**Problem details**. Scan the entries line by line and return those with "assert".

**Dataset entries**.
········
File: src/ctt_pkg.sv
// shared types and constants for the config text tokenizer
// no dependencies; imported by every module of the block
`default_nettype none

package ctt_pkg;

  localparam int TOKEN_LEN_W     = 7;
  localparam int MAX_TOKEN_LEN_D = 64;
  localparam int QUEUE_DEPTH_D   = 4;

  localparam logic [7:0] CH_HASH   = 8'h23;
  localparam logic [7:0] CH_SQUOTE = 8'h27;
  localparam logic [7:0] CH_DQUOTE = 8'h22;
  localparam logic [7:0] CH_BSLASH = 8'h5c;
  localparam logic [7:0] CH_LBRACE = 8'h7b;
  localparam logic [7:0] CH_RBRACE = 8'h7d;
  localparam logic [7:0] CH_COLON  = 8'h3a;
  localparam logic [7:0] CH_SEMI   = 8'h3b;
  localparam logic [7:0] CH_PLUS   = 8'h2b;
  localparam logic [7:0] CH_EQUAL  = 8'h3d;
  localparam logic [7:0] CH_COMMA  = 8'h2c;
  localparam logic [7:0] CH_SPACE  = 8'h20;
  localparam logic [7:0] CH_TAB    = 8'h09;
  localparam logic [7:0] CH_LF     = 8'h0a;
  localparam logic [7:0] CH_CR     = 8'h0d;

  typedef enum logic [2:0] {
    K_SYMBOL = 3'd0,
    K_CHAR   = 3'd1,
    K_STRING = 3'd2,
    K_WORD   = 3'd3,
    K_END    = 3'd4
  } kind_t;

  typedef enum logic [1:0] {
    ERR_NONE   = 2'd0,
    ERR_CHAR   = 2'd1,
    ERR_LONG   = 2'd2,
    ERR_STRING = 2'd3
  } err_t;

  // byte classes, found once in the front
  typedef struct packed {
    logic space;    // space, tab, cr, lf
    logic newline;  // cr or lf
    logic hash;
    logic symbol;
    logic squote;
    logic dquote;
    logic bslash;
  } cls_t;

  typedef struct packed {
    cls_t       cls;
    logic       eot;
    logic [7:0] data;
  } item_t;

  typedef struct packed {
    kind_t      kind;
    logic [7:0] ch;
    logic       last;
    err_t       err;
  } res_t;

endpackage

`default_nettype wire

File: src/config_text_tokenizer_core.sv
// config text tokenizer: top level joining front, queue and back
// depends on ctt_pkg, ctt_front, ctt_queue, ctt_back
`default_nettype none

// Streams text one byte per transfer on s_axis (tlast marks end of text, tdata
// is ignored on that transfer) and gives one token character per transfer on
// m_axis, with the token kind in tuser, tlast on the final character of each
// token and an error code beside the character. Spaces, tabs, CR, LF and #
// comments are skipped; symbols { } : ; + = , are one-character tokens;
// quoted char literals and strings come with their quotes and with escapes
// removed; bare words end at any delimiter. An error closes the token with
// tlast and its code, and scanning resumes between tokens. End of text
// flushes any open token and then gives an end token of kind 4. The block
// takes one byte per cycle while the result port accepts and no second result
// waits in the spare slot: a byte that ends a word and also opens a symbol or
// quote, a word byte that reaches the length limit, or an end of text that
// closes a token makes two results and holds off the next byte until the
// second has moved to the output register. A byte passes through the classify
// register, the queue and the output register before its first result appears.

module config_text_tokenizer_core #(
  parameter int MAX_TOKEN_LEN = ctt_pkg::MAX_TOKEN_LEN_D,
  parameter int QUEUE_DEPTH   = ctt_pkg::QUEUE_DEPTH_D
) (
  input  wire  logic       clk,
  input  wire  logic       rst,
  // input text stream
  input  wire  logic       s_axis_tvalid,
  output logic             s_axis_tready,
  input  wire  logic [7:0] s_axis_tdata,   // [7:0] text_byte
  input  wire  logic       s_axis_tlast,   // end_of_text
  // token stream
  output logic             m_axis_tvalid,
  input  wire  logic       m_axis_tready,
  output logic [15:0]      m_axis_tdata,   // [7:0] token_char, [9:8] error_code, rest zero
  output logic [2:0]       m_axis_tuser,   // [2:0] token_kind
  output logic             m_axis_tlast    // token_last
);
  import ctt_pkg::*;

  // classified byte from front to queue
  logic  fq_valid;
  logic  fq_ready;
  item_t fq_item;

  // queue to scanner
  logic  qb_valid;
  logic  qb_ready;
  item_t qb_item;

  // scanner result register
  res_t  out_res;

  // front: register and classify each byte
  ctt_front u_front (
    .clk      (clk),
    .rst      (rst),
    .in_valid (s_axis_tvalid),
    .in_ready (s_axis_tready),
    .in_data  (s_axis_tdata),
    .in_eot   (s_axis_tlast),
    .q_valid  (fq_valid),
    .q_ready  (fq_ready),
    .q_item   (fq_item)
  );

  // decouples the front from stalls in the scanner
  ctt_queue #(
    .DEPTH (QUEUE_DEPTH)
  ) u_queue (
    .clk        (clk),
    .rst        (rst),
    .push_valid (fq_valid),
    .push_ready (fq_ready),
    .push_item  (fq_item),
    .pop_valid  (qb_valid),
    .pop_ready  (qb_ready),
    .pop_item   (qb_item)
  );

  // back: token state machine, up to two results per byte
  ctt_back #(
    .MAX_TOKEN_LEN (MAX_TOKEN_LEN)
  ) u_back (
    .clk       (clk),
    .rst       (rst),
    .in_valid  (qb_valid),
    .in_ready  (qb_ready),
    .in_item   (qb_item),
    .out_valid (m_axis_tvalid),
    .out_ready (m_axis_tready),
    .out_res   (out_res)
  );

  // pack result fields onto the stream
  assign m_axis_tdata = {6'b0, out_res.err, out_res.ch};
  assign m_axis_tuser = out_res.kind;
  assign m_axis_tlast = out_res.last;

endmodule

`default_nettype wire

File: src/ctt_front.sv
// front stage: takes text bytes and classifies them into queue items
// depends on ctt_pkg
`default_nettype none

module ctt_front (
  input  wire                logic clk,
  input  wire                logic rst,
  input  wire                logic in_valid,
  output logic               in_ready,
  input  wire                logic [7:0] in_data,
  input  wire                logic in_eot,
  output logic               q_valid,
  input  wire                logic q_ready,
  output ctt_pkg::item_t     q_item
);
  import ctt_pkg::*;

  logic  valid;
  item_t item;

  function automatic item_t classify(input logic [7:0] b, input logic eot);
    item_t it;
    it.data       = b;
    it.eot        = eot;
    it.cls.newline = (b == CH_LF) || (b == CH_CR);
    it.cls.space  = (b == CH_SPACE) || (b == CH_TAB) || it.cls.newline;
    it.cls.hash   = (b == CH_HASH);
    it.cls.symbol = (b == CH_LBRACE) || (b == CH_RBRACE) || (b == CH_COLON) ||
                    (b == CH_SEMI) || (b == CH_PLUS) || (b == CH_EQUAL) ||
                    (b == CH_COMMA);
    it.cls.squote = (b == CH_SQUOTE);
    it.cls.dquote = (b == CH_DQUOTE);
    it.cls.bslash = (b == CH_BSLASH);
    return it;
  endfunction

  assign in_ready = !valid || q_ready;
  assign q_valid  = valid;
  assign q_item   = item;

  always_ff @(posedge clk) begin
    if (rst) begin
      valid <= 1'b0;
    end else if (in_valid && in_ready) begin
      valid <= 1'b1;
    end else if (q_ready) begin
      valid <= 1'b0;
    end
  end

  always_ff @(posedge clk) begin
    if (in_valid && in_ready) begin
      item <= classify(in_data, in_eot);
    end
  end

endmodule

`default_nettype wire

File: src/ctt_queue.sv
// short queue of classified items between front and back
// depends on ctt_pkg
`default_nettype none

module ctt_queue #(
  parameter int DEPTH = ctt_pkg::QUEUE_DEPTH_D
) (
  input  wire                logic clk,
  input  wire                logic rst,
  input  wire                logic push_valid,
  output logic               push_ready,
  input  ctt_pkg::item_t     push_item,
  output logic               pop_valid,
  input  wire                logic pop_ready,
  output ctt_pkg::item_t     pop_item
);
  import ctt_pkg::*;

  localparam int PW = (DEPTH > 1) ? $clog2(DEPTH) : 1;
  localparam int CW = $clog2(DEPTH + 1);

  item_t           slots [DEPTH];
  logic [PW-1:0]   wr_ptr;
  logic [PW-1:0]   rd_ptr;
  logic [CW-1:0]   count;
  logic            do_push;
  logic            do_pop;

  assign push_ready = (count != CW'(DEPTH));
  assign pop_valid  = (count != '0);
  assign pop_item   = slots[rd_ptr];
  assign do_push    = push_valid && push_ready;
  assign do_pop     = pop_valid && pop_ready;

  always_ff @(posedge clk) begin
    if (do_push) begin
      slots[wr_ptr] <= push_item;
    end
  end

  always_ff @(posedge clk) begin
    if (rst) begin
      wr_ptr <= '0;
      rd_ptr <= '0;
      count  <= '0;
    end else begin
      if (do_push) begin
        wr_ptr <= (wr_ptr == PW'(DEPTH - 1)) ? '0 : wr_ptr + PW'(1);
      end
      if (do_pop) begin
        rd_ptr <= (rd_ptr == PW'(DEPTH - 1)) ? '0 : rd_ptr + PW'(1);
      end
      if (do_push && !do_pop) begin
        count <= count + CW'(1);
      end else if (do_pop && !do_push) begin
        count <= count - CW'(1);
      end
    end
  end

  a_count_bound: assert property (@(posedge clk) disable iff (rst)
    count <= CW'(DEPTH))
    else $error("queue count beyond depth");

  a_empty_ptrs: assert property (@(posedge clk) disable iff (rst)
    (count == '0) |-> (wr_ptr == rd_ptr))
    else $error("empty queue with unequal pointers");

  a_full_ptrs: assert property (@(posedge clk) disable iff (rst)
    (count == CW'(DEPTH)) |-> (wr_ptr == rd_ptr))
    else $error("full queue with unequal pointers");

endmodule

`default_nettype wire

File: src/ctt_back.sv
// back stage: scanner state machine and result output register
// depends on ctt_pkg
`default_nettype none

module ctt_back #(
  parameter int MAX_TOKEN_LEN = ctt_pkg::MAX_TOKEN_LEN_D
) (
  input  wire                logic clk,
  input  wire                logic rst,
  input  wire                logic in_valid,
  output logic               in_ready,
  input  ctt_pkg::item_t     in_item,
  output logic               out_valid,
  input  wire                logic out_ready,
  output ctt_pkg::res_t      out_res
);
  import ctt_pkg::*;

  localparam logic [TOKEN_LEN_W-1:0] MAX_LEN = TOKEN_LEN_W'(MAX_TOKEN_LEN);

  typedef enum logic [7:0] {
    M_IDLE       = 8'b0000_0001,
    M_COMMENT    = 8'b0000_0010,
    M_CHAR_OPEN  = 8'b0000_0100,
    M_CHAR_ESC   = 8'b0000_1000,
    M_CHAR_CLOSE = 8'b0001_0000,
    M_STRING     = 8'b0010_0000,
    M_STRING_ESC = 8'b0100_0000,
    M_WORD       = 8'b1000_0000
  } mode_t;

  mode_t                  mode, mode_next;
  logic [7:0]             held_char, held_char_next;
  logic                   held_valid, held_valid_next;
  logic [TOKEN_LEN_W-1:0] token_length, token_length_next;

  res_t                   pend;
  logic                   pend_valid;

  res_t                   res [2];
  logic [1:0]             cnt;

  // outcome of a byte seen between tokens
  logic                   st_v;
  res_t                   st_r;
  mode_t                  st_mode;
  logic [TOKEN_LEN_W-1:0] st_len;
  logic                   st_held_v;

  logic [TOKEN_LEN_W-1:0] len_inc;
  logic                   len_full;
  logic                   out_free;
  logic                   take;
  logic [7:0]             b;
  cls_t                   c;

  function automatic res_t mk(input kind_t k, input logic [7:0] ch,
                              input logic last, input err_t e);
    res_t r;
    r.kind = k;
    r.ch   = ch;
    r.last = last;
    r.err  = e;
    return r;
  endfunction

  assign b        = in_item.data;
  assign c        = in_item.cls;
  assign len_inc  = token_length + TOKEN_LEN_W'(1);
  assign len_full = (len_inc >= MAX_LEN);
  assign out_free = !out_valid || out_ready;
  assign in_ready = !pend_valid && out_free;
  assign take     = in_valid && in_ready;

  always_comb begin
    st_v      = 1'b0;
    st_r      = mk(K_SYMBOL, b, 1'b1, ERR_NONE);
    st_mode   = M_IDLE;
    st_len    = '0;
    st_held_v = 1'b0;
    priority if (c.space) begin
      st_mode = M_IDLE;
    end else if (c.hash) begin
      st_mode = M_COMMENT;
    end else if (c.symbol) begin
      st_v = 1'b1;
    end else if (c.squote) begin
      st_v    = 1'b1;
      st_r    = mk(K_CHAR, CH_SQUOTE, 1'b0, ERR_NONE);
      st_mode = M_CHAR_OPEN;
    end else if (c.dquote) begin
      st_v    = 1'b1;
      st_r    = mk(K_STRING, CH_DQUOTE, 1'b0, ERR_NONE);
      st_len  = TOKEN_LEN_W'(1);
      st_mode = M_STRING;
    end else begin
      st_held_v = 1'b1;
      st_len    = TOKEN_LEN_W'(1);
      st_mode   = M_WORD;
    end
  end

  always_comb begin
    mode_next         = mode;
    held_char_next    = held_char;
    held_valid_next   = held_valid;
    token_length_next = token_length;
    res[0]            = '0;
    res[1]            = '0;
    cnt               = '0;

    if (in_item.eot) begin
      unique case (mode)
        M_WORD: begin
          if (held_valid) begin
            res[cnt[0]] = mk(K_WORD, held_char, 1'b1, ERR_NONE);
            cnt = cnt + 2'd1;
          end
        end
        M_CHAR_OPEN, M_CHAR_ESC, M_CHAR_CLOSE: begin
          res[cnt[0]] = mk(K_CHAR, 8'd0, 1'b1, ERR_CHAR);
          cnt = cnt + 2'd1;
        end
        M_STRING, M_STRING_ESC: begin
          res[cnt[0]] = mk(K_STRING, 8'd0, 1'b1, ERR_STRING);
          cnt = cnt + 2'd1;
        end
        default: begin
        end
      endcase
      res[cnt[0]] = mk(K_END, 8'd0, 1'b1, ERR_NONE);
      cnt = cnt + 2'd1;
      mode_next         = M_IDLE;
      held_char_next    = '0;
      held_valid_next   = 1'b0;
      token_length_next = '0;
    end else begin
      unique case (mode)
        M_IDLE: begin
          if (st_v) begin
            res[cnt[0]] = st_r;
            cnt = cnt + 2'd1;
          end
          mode_next         = st_mode;
          token_length_next = st_len;
          held_valid_next   = st_held_v;
          held_char_next    = st_held_v ? b : 8'd0;
        end
        M_COMMENT: begin
          if (c.newline) begin
            mode_next = M_IDLE;
          end
        end
        M_CHAR_OPEN: begin
          if (c.bslash) begin
            mode_next = M_CHAR_ESC;
          end else begin
            res[cnt[0]] = mk(K_CHAR, b, 1'b0, ERR_NONE);
            cnt = cnt + 2'd1;
            mode_next = M_CHAR_CLOSE;
          end
        end
        M_CHAR_ESC: begin
          res[cnt[0]] = mk(K_CHAR, b, 1'b0, ERR_NONE);
          cnt = cnt + 2'd1;
          mode_next = M_CHAR_CLOSE;
        end
        M_CHAR_CLOSE: begin
          if (c.squote) begin
            res[cnt[0]] = mk(K_CHAR, CH_SQUOTE, 1'b1, ERR_NONE);
          end else begin
            res[cnt[0]] = mk(K_CHAR, b, 1'b1, ERR_CHAR);
          end
          cnt = cnt + 2'd1;
          mode_next         = M_IDLE;
          held_char_next    = '0;
          held_valid_next   = 1'b0;
          token_length_next = '0;
        end
        M_STRING, M_STRING_ESC: begin
          if (mode == M_STRING && c.dquote) begin
            res[cnt[0]] = mk(K_STRING, CH_DQUOTE, 1'b1, ERR_NONE);
            cnt = cnt + 2'd1;
            mode_next         = M_IDLE;
            held_char_next    = '0;
            held_valid_next   = 1'b0;
            token_length_next = '0;
          end else if (mode == M_STRING && c.bslash) begin
            mode_next = M_STRING_ESC;
          end else if (len_full) begin
            res[cnt[0]] = mk(K_STRING, b, 1'b1, ERR_LONG);
            cnt = cnt + 2'd1;
            mode_next         = M_IDLE;
            held_char_next    = '0;
            held_valid_next   = 1'b0;
            token_length_next = '0;
          end else begin
            res[cnt[0]] = mk(K_STRING, b, 1'b0, ERR_NONE);
            cnt = cnt + 2'd1;
            token_length_next = len_inc;
            mode_next = M_STRING;
          end
        end
        M_WORD: begin
          if (c.space || c.symbol || c.hash || c.squote || c.dquote) begin
            // word ends, delimiter starts over as between tokens
            if (held_valid) begin
              res[cnt[0]] = mk(K_WORD, held_char, 1'b1, ERR_NONE);
              cnt = cnt + 2'd1;
            end
            if (st_v) begin
              res[cnt[0]] = st_r;
              cnt = cnt + 2'd1;
            end
            mode_next         = st_mode;
            token_length_next = st_len;
            held_valid_next   = st_held_v;
            held_char_next    = st_held_v ? b : 8'd0;
          end else begin
            if (held_valid) begin
              res[cnt[0]] = mk(K_WORD, held_char, 1'b0, ERR_NONE);
              cnt = cnt + 2'd1;
            end
            if (len_full) begin
              res[cnt[0]] = mk(K_WORD, b, 1'b1, ERR_LONG);
              cnt = cnt + 2'd1;
              mode_next         = M_IDLE;
              held_char_next    = '0;
              held_valid_next   = 1'b0;
              token_length_next = '0;
            end else begin
              token_length_next = len_inc;
              held_char_next    = b;
              held_valid_next   = 1'b1;
            end
          end
        end
        default: begin
          mode_next = M_IDLE;
        end
      endcase
    end
  end

  always_ff @(posedge clk) begin
    if (rst) begin
      mode         <= M_IDLE;
      held_char    <= '0;
      held_valid   <= 1'b0;
      token_length <= '0;
    end else if (take) begin
      mode         <= mode_next;
      held_char    <= held_char_next;
      held_valid   <= held_valid_next;
      token_length <= token_length_next;
    end
  end

  // output register plus one spare slot for the second result of a byte
  always_ff @(posedge clk) begin
    if (rst) begin
      out_valid  <= 1'b0;
      pend_valid <= 1'b0;
    end else if (take) begin
      out_valid  <= (cnt != 2'd0) || (out_valid && !out_ready);
      pend_valid <= (cnt == 2'd2);
    end else if (pend_valid && out_free) begin
      out_valid  <= 1'b1;
      pend_valid <= 1'b0;
    end else if (out_ready) begin
      out_valid  <= 1'b0;
    end
  end

  always_ff @(posedge clk) begin
    if (take) begin
      if (cnt != 2'd0) begin
        out_res <= res[0];
      end
      pend <= res[1];
    end else if (pend_valid && out_free) begin
      out_res <= pend;
    end
  end

  a_pend_behind_out: assert property (@(posedge clk) disable iff (rst)
    pend_valid |-> out_valid)
    else $error("spare result held while output register is empty");

  a_err_ends_token: assert property (@(posedge clk) disable iff (rst)
    (out_valid && out_res.err != ERR_NONE) |-> out_res.last)
    else $error("error result not marked last");

  a_held_only_in_word: assert property (@(posedge clk) disable iff (rst)
    held_valid |-> (mode == M_WORD))
    else $error("held character outside a word");

  a_len_bound: assert property (@(posedge clk) disable iff (rst)
    token_length < MAX_LEN)
    else $error("token length reached limit without ending token");

  a_end_follows_eot: assert property (@(posedge clk) disable iff (rst)
    (take && in_item.eot) |=> (mode == M_IDLE && !held_valid))
    else $error("scanner not idle after end of text");

endmodule

`default_nettype wire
········
**Answer area**.
  a_count_bound: assert property (@(posedge clk) disable iff (rst)
  a_empty_ptrs: assert property (@(posedge clk) disable iff (rst)
  a_full_ptrs: assert property (@(posedge clk) disable iff (rst)
  a_pend_behind_out: assert property (@(posedge clk) disable iff (rst)
  a_err_ends_token: assert property (@(posedge clk) disable iff (rst)
  a_held_only_in_word: assert property (@(posedge clk) disable iff (rst)
  a_len_bound: assert property (@(posedge clk) disable iff (rst)
  a_end_follows_eot: assert property (@(posedge clk) disable iff (rst)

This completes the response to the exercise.